Custo para comprar alimentos chegou a R$ 437,22, quase 46% de um salário mínimo, que é de R$ 937.

Foto: Divulgação/IDEME-DIEESE

A cesta básica de alimentos de Porto Alegre é a mais cara do Brasil pelo sétimo mês consecutivo, segundo o Dieese (Departamento Intersindical de Estatística e Estudos Socioeconômicos). O preço para a compra de 13 alimentos considerados essenciais é de R$ 437,22, o equivalente a quase 46% do salário mínimo.

Para se ter uma ideia, a Capital dos gaúchos cobra mais caro do que São Paulo (R$ 435,34) e Florianópolis (R$ 433,70) para a alimentação.
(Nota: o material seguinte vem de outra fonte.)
**config.mk**
```make
export PLATFORM = sky130hd
export DESIGN_NAME = mem_subsys_top
export DESIGN_NICKNAME = d
export VERILOG_FILES = /design/src/mem_pkg.sv /design/src/dcache.sv /design/src/uncached_bridge.sv /design/src/cbus_arbiter.sv /design/src/mem_subsys_top.sv
export SDC_FILE = /design/constraint.sdc
export NUM_CORES = 2
export LEC_CHECK = 0
export BUFFER_PORTS_ARGS = -buffer_cell sky130_fd_sc_hd__buf_2
export CORE_ASPECT_RATIO = 0.5
export CORE_MARGIN = 5
export CORE_UTILIZATION = 60
export CTS_BUF_LIST = sky130_fd_sc_hd__clkbuf_4 sky130_fd_sc_hd__clkbuf_8
export DETAILED_ROUTE_END_ITERATION = 8
export GPL_TIMING_DRIVEN = 0
export PLACE_DENSITY = 0.75
export SLEW_MARGIN = 20
export SYNTH_ARGS = -nofsm -noshare
export SYNTH_HDL_FRONTEND = slang
export SYNTH_SLANG_ARGS = --single-unit
```
**constraint.sdc**
```tcl
create_clock -name clk -period 5.3 [get_ports clk]
set_input_delay 0.265 -clock clk [delete_from_list [all_inputs] [get_ports clk]]
set_output_delay 0.265 -clock clk [all_outputs]
set_load 0.005 [all_outputs]
```
### config.mk
export PLATFORM = sky130hd
export DESIGN_NAME = capture_display_top
export DESIGN_NICKNAME = d
export VERILOG_FILES = /design/src/verilog/video_pkg.sv /design/src/verilog/view_select.sv /design/src/verilog/pixel_fifo.sv /design/src/verilog/vga_timing.sv /design/src/verilog/vga_color_out.sv /design/src/verilog/rate_display.sv /design/src/verilog/capture_display_top.sv
export VERILOG_INCLUDE_DIRS = /design/src /design/src/verilog
export SDC_FILE = /design/constraint.sdc
export NUM_CORES = 1
export LEC_CHECK = 0
export ABC_CLOCK_PERIOD_IN_PS = 4500
export BUFFER_PORTS_ARGS = -buffer_cell sky130_fd_sc_hd__buf_2
export CORE_ASPECT_RATIO = 2
export CORE_UTILIZATION = 40
export CTS_BUF_LIST = sky130_fd_sc_hd__clkbuf_4
export DETAILED_ROUTE_END_ITERATION = 12
export PLACE_DENSITY = 0.57
export REMOVE_ABC_BUFFERS = 1
export SLEW_MARGIN = 0
export SYNTH_ARGS = -nofsm -noshare
export SYNTH_HDL_FRONTEND = slang
export SYNTH_SLANG_ARGS = --single-unit
### constraint.sdc
create_clock -name ccd_pixel_clk -period 4.5 [get_ports ccd_pixel_clk]
set_clock_uncertainty 0.15 [all_clocks]
set_input_delay 0.45 -clock ccd_pixel_clk [delete_from_list [all_inputs] [get_ports ccd_pixel_clk]]
set_output_delay 0.45 -clock ccd_pixel_clk [all_outputs]
set_load 0.01 [all_outputs]
## config.mk

```make
export PLATFORM = sky130hd
export DESIGN_NAME = decode_regread
export DESIGN_NICKNAME = d
export VERILOG_FILES = /design/src/verilog/rv_decode_pkg.sv /design/src/verilog/decode_regread.sv /design/src/verilog/reg_file.sv /design/src/verilog/uop_decoder.sv
export VERILOG_INCLUDE_DIRS = /design/src /design/src/include
export SDC_FILE = /design/constraint.sdc
export NUM_CORES = 2
export LEC_CHECK = 0
export BUFFER_PORTS_ARGS = -buffer_cell sky130_fd_sc_hd__buf_2
export CAP_MARGIN = 10
export CORE_MARGIN = 2
export CORE_UTILIZATION = 62
export CTS_CLUSTER_DIAMETER = 50
export DETAILED_ROUTE_END_ITERATION = 7
export PLACE_DENSITY = 0.81
export SLEW_MARGIN = 40
export SYNTH_ARGS = -nofsm -noshare
export SYNTH_HDL_FRONTEND = slang
export SYNTH_HIERARCHICAL = 1
export SYNTH_SLANG_ARGS = --single-unit
```

## constraint.sdc

```tcl
create_clock -name clk_i -period 5.6 [get_ports clk_i]
set_input_delay 0.84 -clock clk_i [delete_from_list [all_inputs] [get_ports clk_i]]
set_output_delay 0.84 -clock clk_i [all_outputs]
set_load 0.03 [all_outputs]
```

## src/include/decode_settings.svh

```systemverilog
// data width, register count and register address width of the decode stage
`ifndef DECODE_SETTINGS_SVH
`define DECODE_SETTINGS_SVH

// instruction and data word width
`define XLEN 32

// architectural registers, 16 gives an RV32E file
`define REG_COUNT 32

// register address field width in the instruction word
`define REG_ADDR_W 5

`endif
```

## src/verilog/rv_decode_pkg.sv

```systemverilog
// instruction format union, micro-operation enumeration and RV32 opcode constants
`default_nettype none

`include "decode_settings.svh"

package rv_decode_pkg;

    typedef struct packed {
        logic [6:0] funct7;
        logic [4:0] rs2;
        logic [4:0] rs1;
        logic [2:0] funct3;
        logic [4:0] rd;
        logic [6:0] opcode;
    } r_type_t;

    typedef struct packed {
        logic [11:0] imm;
        logic [4:0]  rs1;
        logic [2:0]  funct3;
        logic [4:0]  rd;
        logic [6:0]  opcode;
    } i_type_t;

    typedef struct packed {
        logic [6:0] imm_hi;
        logic [4:0] rs2;
        logic [4:0] rs1;
        logic [2:0] funct3;
        logic [4:0] imm_lo;
        logic [6:0] opcode;
    } s_type_t;

    // branch offset is scattered over the s-type immediate slots
    typedef struct packed {
        logic       imm12;
        logic [5:0] imm10_5;
        logic [4:0] rs2;
        logic [4:0] rs1;
        logic [2:0] funct3;
        logic [3:0] imm4_1;
        logic       imm11;
        logic [6:0] opcode;
    } b_type_t;

    typedef struct packed {
        logic [19:0] imm;
        logic [4:0]  rd;
        logic [6:0]  opcode;
    } u_type_t;

    typedef struct packed {
        logic       imm20;
        logic [9:0] imm10_1;
        logic       imm11;
        logic [7:0] imm19_12;
        logic [4:0] rd;
        logic [6:0] opcode;
    } j_type_t;

    // one instruction word, six ways to read it
    typedef union packed {
        r_type_t r_type;
        i_type_t i_type;
        s_type_t s_type;
        b_type_t b_type;
        u_type_t u_type;
        j_type_t j_type;
    } instr_fmt_u;

    typedef enum logic [5:0] {
        UOP_INVALID = 6'd0,
        UOP_LUI, UOP_AUIPC, UOP_JAL, UOP_JALR,
        UOP_BEQ, UOP_BNE, UOP_BLT, UOP_BGE, UOP_BLTU, UOP_BGEU,
        UOP_LB, UOP_LH, UOP_LW, UOP_LBU, UOP_LHU,
        UOP_SB, UOP_SH, UOP_SW,
        UOP_ADDI, UOP_SLTI, UOP_SLTIU, UOP_XORI, UOP_ORI, UOP_ANDI,
        UOP_SLLI, UOP_SRLI, UOP_SRAI,
        UOP_ADD, UOP_SUB, UOP_SLL, UOP_SLT, UOP_SLTU,
        UOP_XOR, UOP_SRL, UOP_SRA, UOP_OR, UOP_AND,
        UOP_FENCE, UOP_FENCE_I, UOP_ECALL, UOP_EBREAK,
        UOP_MUL, UOP_MULH, UOP_MULHSU, UOP_MULHU,
        UOP_DIV, UOP_DIVU, UOP_REM, UOP_REMU
    } uop_e;

    // major opcodes, low two bits are always 11 for 32-bit words
    localparam logic [6:0] OP_LUI    = 7'b0110111;
    localparam logic [6:0] OP_AUIPC  = 7'b0010111;
    localparam logic [6:0] OP_JAL    = 7'b1101111;
    localparam logic [6:0] OP_JALR   = 7'b1100111;
    localparam logic [6:0] OP_BRANCH = 7'b1100011;
    localparam logic [6:0] OP_LOAD   = 7'b0000011;
    localparam logic [6:0] OP_STORE  = 7'b0100011;
    localparam logic [6:0] OP_IMM    = 7'b0010011;
    localparam logic [6:0] OP_REG    = 7'b0110011;
    localparam logic [6:0] OP_FENCE  = 7'b0001111;
    localparam logic [6:0] OP_SYSTEM = 7'b1110011;

endpackage

`default_nettype wire

```

## src/verilog/decode_regread.sv

```systemverilog
// decode and register-read stage, decoder and register file wired together
`timescale 1ns/1ps
`default_nettype none

`include "decode_settings.svh"

module decode_regread
    import rv_decode_pkg::*;
(
    input  wire logic                   clk_i,
    input  wire logic                   rst_i,

    input  wire logic [`XLEN-1:0]       instr_i,
    input  wire logic                   instr_valid_i,
    input  wire logic                   compressed_i,

    // write-back from a later stage
    input  wire logic [`REG_ADDR_W-1:0] wb_addr_i,
    input  wire logic [`XLEN-1:0]       wb_data_i,
    input  wire logic                   wb_we_i,

    output uop_e                        uop_o,
    output logic [`REG_ADDR_W-1:0]      rd_addr_o,
    output logic [`XLEN-1:0]            rs1_data_o,
    output logic [`XLEN-1:0]            rs2_data_o,
    output logic [`XLEN-1:0]            imm_i_o,
    output logic [`XLEN-1:0]            imm_s_o,
    output logic [`XLEN-1:0]            imm_b_o,
    output logic [`XLEN-1:0]            imm_u_o,
    output logic [`XLEN-1:0]            imm_j_o,
    output logic                        compressed_o
);

    instr_fmt_u               instr_w;
    logic [`REG_ADDR_W-1:0]   rs1_addr_w;
    logic [`REG_ADDR_W-1:0]   rs2_addr_w;

    assign instr_w = instr_fmt_u'(instr_i);

    uop_decoder u_decoder (
        .clk_i         (clk_i),
        .rst_i         (rst_i),
        .instr_i       (instr_w),
        .instr_valid_i (instr_valid_i),
        .compressed_i  (compressed_i),
        .rs1_addr_o    (rs1_addr_w),
        .rs2_addr_o    (rs2_addr_w),
        .uop_o         (uop_o),
        .rd_addr_o     (rd_addr_o),
        .imm_i_o       (imm_i_o),
        .imm_s_o       (imm_s_o),
        .imm_b_o       (imm_b_o),
        .imm_u_o       (imm_u_o),
        .imm_j_o       (imm_j_o),
        .compressed_o  (compressed_o)
    );

    // reads start on the same edge the decoder registers its result
    reg_file #(
        .NUM_REGS (`REG_COUNT)
    ) u_reg_file (
        .clk_i      (clk_i),
        .rst_i      (rst_i),
        .rd1_addr_i (rs1_addr_w),
        .rd2_addr_i (rs2_addr_w),
        .rd1_data_o (rs1_data_o),
        .rd2_data_o (rs2_data_o),
        .wr_addr_i  (wb_addr_i),
        .wr_data_i  (wb_data_i),
        .wr_en_i    (wb_we_i)
    );

endmodule

`default_nettype wire

```

## src/verilog/reg_file.sv

```systemverilog
// register file with two synchronous read ports, one write port and write-through
`timescale 1ns/1ps
`default_nettype none

`include "decode_settings.svh"

module reg_file #(
    parameter int NUM_REGS = `REG_COUNT
) (
    input  wire logic                   clk_i,
    input  wire logic                   rst_i,

    input  wire logic [`REG_ADDR_W-1:0] rd1_addr_i,
    input  wire logic [`REG_ADDR_W-1:0] rd2_addr_i,
    output logic [`XLEN-1:0]            rd1_data_o,
    output logic [`XLEN-1:0]            rd2_data_o,

    input  wire logic [`REG_ADDR_W-1:0] wr_addr_i,
    input  wire logic [`XLEN-1:0]       wr_data_i,
    input  wire logic                   wr_en_i
);

    // x0 has no storage
    logic [`XLEN-1:0] regs_q [1:NUM_REGS-1];
    logic             wr_hit;

    assign wr_hit = wr_en_i && (wr_addr_i != '0) && (wr_addr_i < NUM_REGS);

    // value a read port captures this edge, the pending write wins
    function automatic logic [`XLEN-1:0] read_port(input logic [`REG_ADDR_W-1:0] addr);
        if (addr == '0 || addr >= NUM_REGS) begin
            return '0;
        end else if (wr_hit && wr_addr_i == addr) begin
            return wr_data_i;
        end
        return regs_q[addr];
    endfunction

    always_ff @(posedge clk_i) begin
        if (rst_i) begin
            rd1_data_o <= '0;
            rd2_data_o <= '0;
            for (int i = 1; i < NUM_REGS; i++) begin
                regs_q[i] <= '0;
            end
        end else begin
            if (wr_hit) begin
                regs_q[wr_addr_i] <= wr_data_i;
            end
            rd1_data_o <= read_port(rd1_addr_i);
            rd2_data_o <= read_port(rd2_addr_i);
        end
    end

    assert property (@(posedge clk_i) disable iff (rst_i)
        rd1_addr_i == '0 |=> rd1_data_o == '0);
    assert property (@(posedge clk_i) disable iff (rst_i)
        rd2_addr_i == '0 |=> rd2_data_o == '0);

    // write-back must never name a register an RV32E file lacks
    assert property (@(posedge clk_i) disable iff (rst_i)
        wr_en_i |-> wr_addr_i < NUM_REGS);

endmodule

`default_nettype wire

```

## src/verilog/uop_decoder.sv

```systemverilog
// instruction decoder producing registered micro-operation, destination and immediates
`timescale 1ns/1ps
`default_nettype none

`include "decode_settings.svh"

module uop_decoder
    import rv_decode_pkg::*;
(
    input  wire logic                   clk_i,
    input  wire logic                   rst_i,

    input  wire instr_fmt_u             instr_i,
    input  wire logic                   instr_valid_i,
    input  wire logic                   compressed_i,

    // source addresses go straight to the register file read ports
    output logic [`REG_ADDR_W-1:0]      rs1_addr_o,
    output logic [`REG_ADDR_W-1:0]      rs2_addr_o,

    output uop_e                        uop_o,
    output logic [`REG_ADDR_W-1:0]      rd_addr_o,
    output logic [`XLEN-1:0]            imm_i_o,
    output logic [`XLEN-1:0]            imm_s_o,
    output logic [`XLEN-1:0]            imm_b_o,
    output logic [`XLEN-1:0]            imm_u_o,
    output logic [`XLEN-1:0]            imm_j_o,
    output logic                        compressed_o
);

    logic [16:0]        key;
    logic               sys_zero;
    uop_e               uop_d;
    logic [`XLEN-1:0]   imm_i_d;
    logic [`XLEN-1:0]   imm_s_d;
    logic [`XLEN-1:0]   imm_b_d;
    logic [`XLEN-1:0]   imm_u_d;
    logic [`XLEN-1:0]   imm_j_d;

    assign rs1_addr_o = instr_i.r_type.rs1;
    assign rs2_addr_o = instr_i.r_type.rs2;

    // funct7, funct3 and opcode are enough to tell everything apart except the system group
    assign key = {instr_i.r_type.funct7, instr_i.r_type.funct3, instr_i.r_type.opcode};

    // ecall and ebreak need rs1 and rd zero
    assign sys_zero = (instr_i.r_type.rs1 == 5'd0) && (instr_i.r_type.rd == 5'd0);

    // immediates, sign taken from bit 31 in every format
    assign imm_i_d = {{(`XLEN-12){instr_i.i_type.imm[11]}}, instr_i.i_type.imm};
    assign imm_s_d = {{(`XLEN-12){instr_i.s_type.imm_hi[6]}},
                      instr_i.s_type.imm_hi, instr_i.s_type.imm_lo};
    assign imm_b_d = {{(`XLEN-13){instr_i.b_type.imm12}}, instr_i.b_type.imm12,
                      instr_i.b_type.imm11, instr_i.b_type.imm10_5,
                      instr_i.b_type.imm4_1, 1'b0};
    assign imm_u_d = {instr_i.u_type.imm, 12'b0};
    assign imm_j_d = {{(`XLEN-21){instr_i.j_type.imm20}}, instr_i.j_type.imm20,
                      instr_i.j_type.imm19_12, instr_i.j_type.imm11,
                      instr_i.j_type.imm10_1, 1'b0};

    // most specific patterns first, wildcards last
    always_comb begin
        uop_d = UOP_INVALID;
        casez (key)
            // register-register, base and M extension
            {7'b0000000, 3'b000, OP_REG}: uop_d = UOP_ADD;
            {7'b0100000, 3'b000, OP_REG}: uop_d = UOP_SUB;
            {7'b0000000, 3'b001, OP_REG}: uop_d = UOP_SLL;
            {7'b0000000, 3'b010, OP_REG}: uop_d = UOP_SLT;
            {7'b0000000, 3'b011, OP_REG}: uop_d = UOP_SLTU;
            {7'b0000000, 3'b100, OP_REG}: uop_d = UOP_XOR;
            {7'b0000000, 3'b101, OP_REG}: uop_d = UOP_SRL;
            {7'b0100000, 3'b101, OP_REG}: uop_d = UOP_SRA;
            {7'b0000000, 3'b110, OP_REG}: uop_d = UOP_OR;
            {7'b0000000, 3'b111, OP_REG}: uop_d = UOP_AND;
            {7'b0000001, 3'b000, OP_REG}: uop_d = UOP_MUL;
            {7'b0000001, 3'b001, OP_REG}: uop_d = UOP_MULH;
            {7'b0000001, 3'b010, OP_REG}: uop_d = UOP_MULHSU;
            {7'b0000001, 3'b011, OP_REG}: uop_d = UOP_MULHU;
            {7'b0000001, 3'b100, OP_REG}: uop_d = UOP_DIV;
            {7'b0000001, 3'b101, OP_REG}: uop_d = UOP_DIVU;
            {7'b0000001, 3'b110, OP_REG}: uop_d = UOP_REM;
            {7'b0000001, 3'b111, OP_REG}: uop_d = UOP_REMU;

            // shifts by immediate, shamt[5] set is illegal on rv32
            {7'b0000000, 3'b001, OP_IMM}: uop_d = UOP_SLLI;
            {7'b0000000, 3'b101, OP_IMM}: uop_d = UOP_SRLI;
            {7'b0100000, 3'b101, OP_IMM}: uop_d = UOP_SRAI;

            {7'b0000000, 3'b000, OP_SYSTEM}: begin
                if (sys_zero && instr_i.r_type.rs2 == 5'd0) begin
                    uop_d = UOP_ECALL;
                end else if (sys_zero && instr_i.r_type.rs2 == 5'd1) begin
                    uop_d = UOP_EBREAK;
                end
            end

            // register-immediate
            {7'b???????, 3'b000, OP_IMM}: uop_d = UOP_ADDI;
            {7'b???????, 3'b010, OP_IMM}: uop_d = UOP_SLTI;
            {7'b???????, 3'b011, OP_IMM}: uop_d = UOP_SLTIU;
            {7'b???????, 3'b100, OP_IMM}: uop_d = UOP_XORI;
            {7'b???????, 3'b110, OP_IMM}: uop_d = UOP_ORI;
            {7'b???????, 3'b111, OP_IMM}: uop_d = UOP_ANDI;

            {7'b???????, 3'b000, OP_LOAD}: uop_d = UOP_LB;
            {7'b???????, 3'b001, OP_LOAD}: uop_d = UOP_LH;
            {7'b???????, 3'b010, OP_LOAD}: uop_d = UOP_LW;
            {7'b???????, 3'b100, OP_LOAD}: uop_d = UOP_LBU;
            {7'b???????, 3'b101, OP_LOAD}: uop_d = UOP_LHU;

            {7'b???????, 3'b000, OP_STORE}: uop_d = UOP_SB;
            {7'b???????, 3'b001, OP_STORE}: uop_d = UOP_SH;
            {7'b???????, 3'b010, OP_STORE}: uop_d = UOP_SW;

            {7'b???????, 3'b000, OP_BRANCH}: uop_d = UOP_BEQ;
            {7'b???????, 3'b001, OP_BRANCH}: uop_d = UOP_BNE;
            {7'b???????, 3'b100, OP_BRANCH}: uop_d = UOP_BLT;
            {7'b???????, 3'b101, OP_BRANCH}: uop_d = UOP_BGE;
            {7'b???????, 3'b110, OP_BRANCH}: uop_d = UOP_BLTU;
            {7'b???????, 3'b111, OP_BRANCH}: uop_d = UOP_BGEU;

            // fence fields other than funct3 are hints, ignored here
            {7'b???????, 3'b000, OP_FENCE}: uop_d = UOP_FENCE;
            {7'b???????, 3'b001, OP_FENCE}: uop_d = UOP_FENCE_I;

            {7'b???????, 3'b000, OP_JALR}: uop_d = UOP_JALR;

            // u and j formats have no funct fields at all
            {7'b???????, 3'b???, OP_JAL}:   uop_d = UOP_JAL;
            {7'b???????, 3'b???, OP_LUI}:   uop_d = UOP_LUI;
            {7'b???????, 3'b???, OP_AUIPC}: uop_d = UOP_AUIPC;

            default: uop_d = UOP_INVALID;
        endcase

        if (!instr_valid_i) begin
            uop_d = UOP_INVALID;
        end
    end

    always_ff @(posedge clk_i) begin
        if (rst_i) begin
            uop_o        <= UOP_INVALID;
            rd_addr_o    <= '0;
            imm_i_o      <= '0;
            imm_s_o      <= '0;
            imm_b_o      <= '0;
            imm_u_o      <= '0;
            imm_j_o      <= '0;
            compressed_o <= 1'b0;
        end else begin
            uop_o        <= uop_d;
            rd_addr_o    <= instr_i.r_type.rd;
            imm_i_o      <= imm_i_d;
            imm_s_o      <= imm_s_d;
            imm_b_o      <= imm_b_d;
            imm_u_o      <= imm_u_d;
            imm_j_o      <= imm_j_d;
            compressed_o <= compressed_i;
        end
    end

    // a bubble never turns into a real operation downstream
    assert property (@(posedge clk_i) disable iff (rst_i)
        !instr_valid_i |=> uop_o == UOP_INVALID);

endmodule

`default_nettype wire

```

==> run_results.csv <==
group,metric,value,unit
status,status,"complete, no violations",
routing,detail-route-antenna-nets,0,
sta,report.final.setup_viol,0,
logic_synthesis,synth_cell_types,71,
sta,period_minus_slack,3720,ps
routing,drt_wl_total,199,mm
floorplanning,die_w,313,um
floorplanning,die_area,98300,sq um
power_and_ir_drop,p_switching,5.48,mW
sta,clock.fmax,269,MHz
logic_synthesis,netlist_area,59400,sq um
worst_setup_path,worst-path-max-fanout,19,
worst_setup_path,reg2reg_to,"u_reg_file/rd1_data_o[0]",
sta,fin_tns_setup,0,ps
power_and_ir_drop,sw_frac_of_total,0.259,
routing,wl_per_cell,35.5,um
run,drv_cap,0,
layout,final_util,0.702,
cts,root_buffer,"clkbuf_16",
placed_design,portBuffers,295,
cts,cts_hold_buf,0,
min_path,min_from,"instr_i[11]",
floorplanning,core.rowCount,113,
floorplanning,die_y,313,um
layout,fin_cells,5602,
cts,cts_resized,0,
global_route,grt_max_degree,98,
worst_setup_path,required,5970,ps
placed_design,place_ws,1410,ps
min_path,holdPathEnd,"u_decoder/imm_s_o[4]",
sta,final_hold_viol_count,0,
cts,cts_max_level,4,
logic_synthesis,synth_xor_area_frac,0.00177,
floorplanning,core_area,95000,sq um
global_route,antenna_found_initial,20,
power_and_ir_drop,p_per_area,318,nW/um^2
power_and_ir_drop,pwr-share-clk,0.409,
worst_setup_path,worst-r2r-cell-count,3,
worst_setup_path,crit_type,"input port to flip-flop",
logic_synthesis,synth_compound_area_frac,0.0581,
logic_synthesis,ys_seq_area_frac,0.550,
layout,area_delta_synth_final,12.4,%
logic_synthesis,yosys.area_share.simple,0.134,
logic_synthesis,muxShareOfSynthArea,0.205,
routing,drc,0,
power_and_ir_drop,comb_power_share,0.123,
sta,rsz0062_at_grt,"no",
power_and_ir_drop,intPower,15.7,mW
cts,numCtsBuffers,133,
global_route,grt-ovfl-total,0,
global_route,grt_pass1_vias,40033,
power_and_ir_drop,p_leak,24.2,nW
placed_design,dp_hpwl,120,mm
logic_synthesis,syn_area_per_cell,14.3,sq um
routing,viasPerCell,7.44,
floorplanning,initial_core_util,0.625,
logic_synthesis,synth_edf_count,1024,
layout,fin_nets,4297,
sta,clock_skew,34.2,ps
logic_synthesis,async_reset_ff_frac,0,
routing,dr.pass1.iters,7,
cts,clk_pin_slew,50,ps
logic_synthesis,ys_ff_latch,1120,
worst_setup_path,cp-start-kind,"input port",
layout,drive_gt1_frac,0.272,
cts,clock_sinks,1120,
power_and_ir_drop,power_frac_seq,0.468,
logic_synthesis,ys.flop_type,"edfxtp_1",
sta,fin_crit_sh,0.665,
sta,fin_ws,1880,ps
worst_setup_path,critPathArrivalTime,4090,ps
min_path,hold_class,"input port to flip-flop",
logic_synthesis,ys_warn_count,6,
min_path,holdPathStages,2,
routing,dr.first_iter.drc_count,8095,
worst_setup_path,worstSetupEndpointType,"flip-flop",
placed_design,place_congestion,0.945,
cts,cts_setup_buffers,0,
floorplanning,pin_count,310,
cts,clk_latency,770,ps
worst_setup_path,reg2reg_slack,3460,ps
sta,worst_slew_pin_slew,1060,ps
cts,tritoncts,"yes",
global_route,grt_pass1_wl,278,mm
sta,slew_viol_final,0,
logic_synthesis,synthCells,4165,
global_route,grt_use_total,0.400,
routing,vias,41688,
logic_synthesis,synth_fa_ha_area_frac,0,
worst_setup_path,r2r-start,"u_reg_file/regs_q[7][0]",
power_and_ir_drop,peakVddDrop,0.302,mV
sta,relSlewSlack,0.272,
logic_synthesis,synth_top_family_by_area,"multiplexers",
placed_design,dp.cells,5347,
cts,clockBufferDepth,3,
[layout by cell type, fill, tap and decap left out, types with 28 or more instances in the layout]
master / count
nand3_1: 28
dfxtp_1: 96
a221o_1: 37
a22oi_1: 109
buf_4: 112
and2_1: 1015
edfxtp_1: 1024
nor2b_1: 37
nor2_4: 34
nand2_1: 28
clkbuf_16: 137
conb_1: 46
a21oi_1: 69
clkbuf_1: 31
mux2i_1: 262
mux4_2: 423
buf_2: 287
nor3_1: 38
o21ai_4: 31
a221oi_1: 62
[power by group through the flow]
stage               Combinational (mW)  Clock [mW]  Sequential [mW]
floorplan                         1.61           0             10.1
global placement                  2.43           0             10.0
detailed placement                2.50           0             10.0
CTS                               2.52        8.66             9.89
global route                      2.67        8.98             9.94
finish                            2.62        8.66             9.92
[cell families (layout without fill, tap and decap cells)]
logic type / count (synthesis) / in the layout
AND/OR/NAND/NOR: 1299 / 1299
flip-flops: 1120 / 1120
multiplexers: 685 / 685
buffers and inverters: 588 / 708
AO/OA/AOI/OAI: 459 / 459
XOR/XNOR: 12 / 12
other: 2 / 54
[cell type report]
type                       instances  area [sq um]
multi-input combinational       2501         24600
antenna                            8          20.0
sequential                      1120         32700
inverter                           8          30.0
tap                             1265          1580
clock inverter                    66           709
fill                            5954         28300
timing repair buffer             459          3520
clock buffer                     175          3630
[stage by stage]
step                power, mW  hold WS, ps  instance area, sq um
floorplan                11.7          773                 59500
global placement         12.4          802                 61300
detailed placement       12.6          822                 62200
CTS                      21.1          306                 66600
global route             21.6          325                 66700
finish                   21.2          333                 66700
As menores cestas básicas são as de Salvador (R$ 349,66) e de Rio Branco (R$ 323,34).

Conforme o Departamento, a batata (12,63%), o tomate (6,31%), o leite (3,84%), a manteiga (2,24%), o pão (0,71%), o arroz (0,67%) e o café (0,67%) ficaram mais caros.Da mesma forma, cinco itens ficaram mais baratos: o feijão (-7,48%), a farinha (-4,46%), o açúcar (-3,22%), a banana (-1,16%) e óleo de soja (-0,86%). A carne se manteve estável.

A pesquisa realizada pelo Dieese aponta que o custo dos alimentos subiu em 20 das 27 capitais. As maiores altas foram registradas em algumas capitais do Nordeste: Teresina, Natal, Recife, São Luís e João Pessoa. As retrações mais expressivas foram observadas em Rio Branco e Cuiabá.

Com base na cesta de alimentos, o Dieese estima que um porto-alegrense que tivesse uma família de quatro pessoas deveria ter um salário mínimo de R$ 3.673,09 para poder sustentar a casa. O valor ideal é quase quatro vezes maior que os R$ 937 pagos no salário mínimo.